◆ **Problem statement**: Among the lines of the records, please find those that contain the word "constraint" and copy them.

◆ **Data for this task**:
==*==

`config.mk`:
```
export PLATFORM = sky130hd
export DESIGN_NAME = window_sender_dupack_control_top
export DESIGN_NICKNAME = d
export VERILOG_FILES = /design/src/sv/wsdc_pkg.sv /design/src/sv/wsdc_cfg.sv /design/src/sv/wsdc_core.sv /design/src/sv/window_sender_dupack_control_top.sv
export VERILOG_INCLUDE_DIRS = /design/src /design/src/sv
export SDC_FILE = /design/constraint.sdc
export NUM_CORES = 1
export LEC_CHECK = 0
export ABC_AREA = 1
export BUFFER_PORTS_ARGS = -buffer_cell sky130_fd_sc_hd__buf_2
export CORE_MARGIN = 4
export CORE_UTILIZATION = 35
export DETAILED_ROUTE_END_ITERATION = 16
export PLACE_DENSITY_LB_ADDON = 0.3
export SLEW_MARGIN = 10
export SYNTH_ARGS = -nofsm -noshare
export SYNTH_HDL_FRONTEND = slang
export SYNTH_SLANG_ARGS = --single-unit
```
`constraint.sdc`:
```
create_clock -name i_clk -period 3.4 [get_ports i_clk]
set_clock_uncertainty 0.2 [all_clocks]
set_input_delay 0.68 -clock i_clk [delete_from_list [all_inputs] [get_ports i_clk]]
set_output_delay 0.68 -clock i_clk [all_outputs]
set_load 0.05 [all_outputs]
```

==*==

◆ **Exercise output**:
export SDC_FILE = /design/constraint.sdc
`constraint.sdc`:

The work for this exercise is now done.